▶ WHAT IS NEEDED
Which lines of the entries below run from the one holding "not yet retired." to the one holding "parameter int MAX_INFLIGHT", inclusive? Set down exactly those lines and no others.

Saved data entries
===== src/rtl/sparse_inflight_tracker.sv =====
// Up/down counter of tiles issued to the array but not yet retired.
// Flags full at MAX_INFLIGHT and latches an error on a retire at zero.
module sparse_inflight_tracker #(
   parameter int MAX_INFLIGHT = 16,
   parameter int CNT_W        = $clog2(MAX_INFLIGHT + 1)
) (
   input  logic             clk,
   input  logic             reset,
   input  logic             inc,
   input  logic             dec,
   output logic [CNT_W-1:0] count,
   output logic             full,
   output logic             underflow_err
);

   localparam logic [CNT_W-1:0] CNT_MAX = CNT_W'(MAX_INFLIGHT);

   logic [CNT_W-1:0] count_reg, count_next;
   logic             err_reg, err_next;

   // Next count: simultaneous issue and retire cancel; retire at zero holds zero.
   always_comb begin
      count_next = count_reg;
      err_next   = err_reg;
      if (inc && !dec) begin
         count_next = count_reg + CNT_W'(1);
      end else if (dec && !inc && (count_reg != '0)) begin
         count_next = count_reg - CNT_W'(1);
      end
      if (dec && (count_reg == '0)) begin
         err_next = 1'b1;
      end
   end

   // Counter and sticky error registers.
   always_ff @(posedge clk) begin
      if (reset) begin
         count_reg <= '0;
         err_reg   <= 1'b0;
      end else begin
         count_reg <= count_next;
         err_reg   <= err_next;
      end
   end

   assign count         = count_reg;
   assign full          = (count_reg == CNT_MAX);
   assign underflow_err = err_reg;

endmodule
--- config.mk ---
export PLATFORM = sky130hd
export DESIGN_NAME = counter_4bit_flat
export DESIGN_NICKNAME = d
export VERILOG_FILES = /design/src/rtl/counter_pkg.sv /design/src/rtl/counter_if.sv /design/src/rtl/counter_4bit.sv /design/src/flat_wrapper.sv
export SDC_FILE = /design/constraint.sdc
export NUM_CORES = 1
export LEC_CHECK = 0
export BUFFER_PORTS_ARGS = -buffer_cell sky130_fd_sc_hd__clkbuf_2
export CAP_MARGIN = 15
export CORE_AREA = 2 2 39 41
export CTS_BUF_LIST = sky130_fd_sc_hd__clkbuf_4 sky130_fd_sc_hd__clkbuf_8
export CTS_CLUSTER_DIAMETER = 150
export DETAILED_ROUTE_END_ITERATION = 16
export DIE_AREA = 0 0 41 43
export MAX_ROUTING_LAYER = met4
export SLEW_MARGIN = 10
export SYNTH_ARGS = -nofsm -noshare
export SYNTH_HDL_FRONTEND = slang
export SYNTH_SLANG_ARGS = --single-unit
--- constraint.sdc ---
create_clock -name clk -period 1.6 [get_ports clk]
set_input_delay 0.08 -clock clk [delete_from_list [all_inputs] [get_ports clk]]
set_output_delay 0.08 -clock clk [all_outputs]
set_load 0.05 [all_outputs]
--- src/rtl/counter_pkg.sv ---
// Shared constants for the 4-bit counter: datapath width and mode encodings.
package counter_pkg;

  localparam int unsigned WIDTH     = 4;
  localparam int unsigned EXT_WIDTH = WIDTH + 1;

  typedef enum logic [1:0] {
    MODE_UP1  = 2'b00,
    MODE_DN1  = 2'b01,
    MODE_DN3  = 2'b10,
    MODE_LOAD = 2'b11
  } mode_e;

endpackage

--- src/rtl/counter_if.sv ---
// Control/status bundle between the counter and whatever drives it.
interface counter_if;
  import counter_pkg::*;

  logic             enable;
  logic [1:0]       mode;
  logic [WIDTH-1:0] D;
  logic [WIDTH-1:0] Q;
  logic             rco;
  logic             load;

  modport master (output enable, output mode, output D,
                  input  Q, input rco, input load);
  modport slave  (input  enable, input mode, input D,
                  output Q, output rco, output load);
endinterface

▶ ANSWER BOX
// Up/down counter of tiles issued to the array but not yet retired.
// Flags full at MAX_INFLIGHT and latches an error on a retire at zero.
module sparse_inflight_tracker #(
   parameter int MAX_INFLIGHT = 16,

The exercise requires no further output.